**Try it**
Set down exactly the lines below between the line holding "run 2: cell" and the line holding "met1,0.0926,0.37,160", inclusive; no other line belongs in the answer.

**Data**

[Start of Attachment]

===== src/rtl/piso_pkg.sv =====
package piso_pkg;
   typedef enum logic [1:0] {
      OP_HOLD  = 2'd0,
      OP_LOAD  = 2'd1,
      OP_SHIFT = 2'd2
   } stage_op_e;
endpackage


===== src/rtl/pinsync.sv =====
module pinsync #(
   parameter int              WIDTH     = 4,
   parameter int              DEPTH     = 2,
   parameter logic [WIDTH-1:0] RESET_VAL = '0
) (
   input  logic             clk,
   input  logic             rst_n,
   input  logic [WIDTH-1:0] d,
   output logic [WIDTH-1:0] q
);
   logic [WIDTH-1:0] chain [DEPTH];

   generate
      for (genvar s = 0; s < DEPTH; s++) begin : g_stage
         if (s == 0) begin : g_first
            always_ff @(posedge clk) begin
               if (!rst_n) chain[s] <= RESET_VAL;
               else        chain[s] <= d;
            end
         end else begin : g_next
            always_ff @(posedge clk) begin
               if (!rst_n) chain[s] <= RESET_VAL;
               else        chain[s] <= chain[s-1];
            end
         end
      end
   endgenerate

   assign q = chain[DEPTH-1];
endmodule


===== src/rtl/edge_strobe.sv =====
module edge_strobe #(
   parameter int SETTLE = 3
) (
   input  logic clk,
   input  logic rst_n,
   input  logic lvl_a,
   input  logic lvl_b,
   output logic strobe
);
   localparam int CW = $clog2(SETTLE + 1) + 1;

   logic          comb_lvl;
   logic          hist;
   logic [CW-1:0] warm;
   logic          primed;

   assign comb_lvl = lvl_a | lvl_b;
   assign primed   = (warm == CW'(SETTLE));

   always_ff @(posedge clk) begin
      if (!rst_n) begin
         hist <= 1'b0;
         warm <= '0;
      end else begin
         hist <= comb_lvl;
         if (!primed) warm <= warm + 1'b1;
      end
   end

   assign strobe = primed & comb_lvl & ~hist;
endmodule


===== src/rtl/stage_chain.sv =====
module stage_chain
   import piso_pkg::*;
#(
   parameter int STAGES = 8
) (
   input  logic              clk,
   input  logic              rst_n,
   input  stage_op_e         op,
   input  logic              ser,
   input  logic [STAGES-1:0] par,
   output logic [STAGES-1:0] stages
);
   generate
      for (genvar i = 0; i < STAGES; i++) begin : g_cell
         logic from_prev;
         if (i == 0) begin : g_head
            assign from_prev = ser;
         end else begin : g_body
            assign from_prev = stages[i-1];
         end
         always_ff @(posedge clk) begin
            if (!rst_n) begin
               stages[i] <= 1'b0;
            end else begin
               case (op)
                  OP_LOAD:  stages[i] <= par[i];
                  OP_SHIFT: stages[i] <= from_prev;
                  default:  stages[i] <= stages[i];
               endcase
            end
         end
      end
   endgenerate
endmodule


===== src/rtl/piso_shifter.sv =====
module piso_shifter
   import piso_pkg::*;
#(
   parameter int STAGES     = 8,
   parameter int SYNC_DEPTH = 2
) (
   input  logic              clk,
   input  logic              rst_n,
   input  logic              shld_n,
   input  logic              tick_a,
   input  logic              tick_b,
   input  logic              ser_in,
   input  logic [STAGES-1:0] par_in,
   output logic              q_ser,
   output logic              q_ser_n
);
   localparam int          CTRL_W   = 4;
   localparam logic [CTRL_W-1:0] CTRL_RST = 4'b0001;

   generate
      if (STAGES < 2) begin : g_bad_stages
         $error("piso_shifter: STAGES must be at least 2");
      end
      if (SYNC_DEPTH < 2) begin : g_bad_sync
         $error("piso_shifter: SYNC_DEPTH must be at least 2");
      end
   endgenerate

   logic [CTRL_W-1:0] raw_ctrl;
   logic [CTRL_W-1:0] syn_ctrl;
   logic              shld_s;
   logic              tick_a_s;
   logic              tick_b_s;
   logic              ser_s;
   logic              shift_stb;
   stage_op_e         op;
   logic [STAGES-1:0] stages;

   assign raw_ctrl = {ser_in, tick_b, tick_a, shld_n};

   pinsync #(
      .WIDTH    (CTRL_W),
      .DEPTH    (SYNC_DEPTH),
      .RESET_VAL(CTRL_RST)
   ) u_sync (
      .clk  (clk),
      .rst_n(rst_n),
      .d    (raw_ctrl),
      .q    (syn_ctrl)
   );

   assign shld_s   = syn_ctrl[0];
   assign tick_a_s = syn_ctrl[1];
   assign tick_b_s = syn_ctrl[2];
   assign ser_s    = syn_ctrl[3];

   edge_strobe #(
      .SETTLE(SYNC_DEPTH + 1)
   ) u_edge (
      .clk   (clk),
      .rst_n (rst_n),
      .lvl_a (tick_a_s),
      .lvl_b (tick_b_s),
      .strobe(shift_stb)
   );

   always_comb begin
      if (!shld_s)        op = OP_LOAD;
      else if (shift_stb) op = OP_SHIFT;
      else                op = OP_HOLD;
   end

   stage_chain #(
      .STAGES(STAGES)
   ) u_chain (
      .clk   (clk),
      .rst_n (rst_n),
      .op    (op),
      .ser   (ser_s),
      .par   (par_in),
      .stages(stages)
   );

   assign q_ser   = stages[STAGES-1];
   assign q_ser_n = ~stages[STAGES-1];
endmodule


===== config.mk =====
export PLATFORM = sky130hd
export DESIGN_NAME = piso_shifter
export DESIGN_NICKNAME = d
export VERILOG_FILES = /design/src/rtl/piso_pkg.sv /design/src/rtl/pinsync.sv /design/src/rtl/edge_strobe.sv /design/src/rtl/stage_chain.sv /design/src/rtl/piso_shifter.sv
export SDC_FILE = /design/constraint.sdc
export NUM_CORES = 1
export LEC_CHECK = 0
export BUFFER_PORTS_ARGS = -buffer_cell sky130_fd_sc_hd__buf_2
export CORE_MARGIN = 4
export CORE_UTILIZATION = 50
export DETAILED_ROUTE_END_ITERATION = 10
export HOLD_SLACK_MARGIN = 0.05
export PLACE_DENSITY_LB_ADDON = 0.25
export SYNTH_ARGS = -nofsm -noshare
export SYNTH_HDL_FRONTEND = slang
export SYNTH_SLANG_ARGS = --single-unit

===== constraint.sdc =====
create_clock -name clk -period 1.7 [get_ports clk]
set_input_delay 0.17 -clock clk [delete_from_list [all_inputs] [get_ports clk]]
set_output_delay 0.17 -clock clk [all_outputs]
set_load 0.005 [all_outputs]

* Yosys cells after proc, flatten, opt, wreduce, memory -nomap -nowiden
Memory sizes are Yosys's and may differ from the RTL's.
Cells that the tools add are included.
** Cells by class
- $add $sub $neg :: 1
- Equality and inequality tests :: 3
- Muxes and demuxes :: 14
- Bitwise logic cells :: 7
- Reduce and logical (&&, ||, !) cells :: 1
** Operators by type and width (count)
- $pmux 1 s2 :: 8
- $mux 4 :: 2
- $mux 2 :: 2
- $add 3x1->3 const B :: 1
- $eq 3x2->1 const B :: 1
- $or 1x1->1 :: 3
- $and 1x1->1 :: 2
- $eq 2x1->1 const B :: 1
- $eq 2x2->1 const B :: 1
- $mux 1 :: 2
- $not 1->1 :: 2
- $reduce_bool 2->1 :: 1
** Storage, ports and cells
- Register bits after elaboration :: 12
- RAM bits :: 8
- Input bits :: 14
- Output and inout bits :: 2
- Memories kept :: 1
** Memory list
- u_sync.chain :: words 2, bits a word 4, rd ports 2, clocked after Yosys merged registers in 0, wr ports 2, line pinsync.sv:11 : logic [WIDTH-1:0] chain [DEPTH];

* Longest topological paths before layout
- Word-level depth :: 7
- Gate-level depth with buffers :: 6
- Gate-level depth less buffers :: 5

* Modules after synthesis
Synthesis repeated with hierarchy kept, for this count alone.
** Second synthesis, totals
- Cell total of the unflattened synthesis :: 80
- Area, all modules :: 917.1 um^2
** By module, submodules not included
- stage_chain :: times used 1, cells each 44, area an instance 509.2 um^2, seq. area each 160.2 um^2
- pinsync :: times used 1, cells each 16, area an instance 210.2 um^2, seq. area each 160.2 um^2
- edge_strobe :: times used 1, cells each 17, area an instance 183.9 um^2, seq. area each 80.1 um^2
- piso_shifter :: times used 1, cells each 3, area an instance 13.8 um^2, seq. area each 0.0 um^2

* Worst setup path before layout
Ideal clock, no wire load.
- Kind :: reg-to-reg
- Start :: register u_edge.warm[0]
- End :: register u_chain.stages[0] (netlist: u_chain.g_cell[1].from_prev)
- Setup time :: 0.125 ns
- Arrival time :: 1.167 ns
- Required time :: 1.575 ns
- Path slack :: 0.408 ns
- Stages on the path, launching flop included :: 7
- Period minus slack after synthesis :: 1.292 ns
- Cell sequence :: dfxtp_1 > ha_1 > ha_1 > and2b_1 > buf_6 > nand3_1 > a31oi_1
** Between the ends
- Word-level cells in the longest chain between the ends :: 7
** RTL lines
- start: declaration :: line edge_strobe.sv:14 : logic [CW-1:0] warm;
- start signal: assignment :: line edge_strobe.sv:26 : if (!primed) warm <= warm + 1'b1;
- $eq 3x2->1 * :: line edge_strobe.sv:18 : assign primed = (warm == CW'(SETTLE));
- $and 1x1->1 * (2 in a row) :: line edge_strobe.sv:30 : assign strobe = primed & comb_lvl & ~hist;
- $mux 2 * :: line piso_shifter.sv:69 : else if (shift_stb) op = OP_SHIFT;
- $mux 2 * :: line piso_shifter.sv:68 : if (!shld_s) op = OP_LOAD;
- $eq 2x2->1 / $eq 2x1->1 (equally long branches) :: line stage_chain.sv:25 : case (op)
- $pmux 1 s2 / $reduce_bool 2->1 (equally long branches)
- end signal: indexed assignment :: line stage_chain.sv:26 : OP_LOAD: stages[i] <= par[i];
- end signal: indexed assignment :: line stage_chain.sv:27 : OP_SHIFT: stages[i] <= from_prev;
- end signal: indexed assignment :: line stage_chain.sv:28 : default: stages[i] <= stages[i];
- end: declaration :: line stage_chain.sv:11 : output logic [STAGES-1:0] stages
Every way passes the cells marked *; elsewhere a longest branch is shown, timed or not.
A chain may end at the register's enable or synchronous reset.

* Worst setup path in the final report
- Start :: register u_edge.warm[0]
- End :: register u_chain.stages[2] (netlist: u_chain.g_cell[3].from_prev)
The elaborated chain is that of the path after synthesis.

[End of Attachment]
[Start of Attachment]

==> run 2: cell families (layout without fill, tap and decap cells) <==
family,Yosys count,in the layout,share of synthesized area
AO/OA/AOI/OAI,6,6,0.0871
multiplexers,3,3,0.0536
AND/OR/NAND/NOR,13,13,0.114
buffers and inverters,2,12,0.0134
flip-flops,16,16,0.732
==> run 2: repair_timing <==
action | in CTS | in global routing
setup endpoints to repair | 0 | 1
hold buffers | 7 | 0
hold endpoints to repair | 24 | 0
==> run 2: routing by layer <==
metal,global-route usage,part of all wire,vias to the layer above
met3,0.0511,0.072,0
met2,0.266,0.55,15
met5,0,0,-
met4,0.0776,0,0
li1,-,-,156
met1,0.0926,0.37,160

[End of Attachment]

**Result**
==> run 2: cell families (layout without fill, tap and decap cells) <==
family,Yosys count,in the layout,share of synthesized area
AO/OA/AOI/OAI,6,6,0.0871
multiplexers,3,3,0.0536
AND/OR/NAND/NOR,13,13,0.114
buffers and inverters,2,12,0.0134
flip-flops,16,16,0.732
==> run 2: repair_timing <==
action | in CTS | in global routing
setup endpoints to repair | 0 | 1
hold buffers | 7 | 0
hold endpoints to repair | 24 | 0
==> run 2: routing by layer <==
metal,global-route usage,part of all wire,vias to the layer above
met3,0.0511,0.072,0
met2,0.266,0.55,15
met5,0,0,-
met4,0.0776,0,0
li1,-,-,156
met1,0.0926,0.37,160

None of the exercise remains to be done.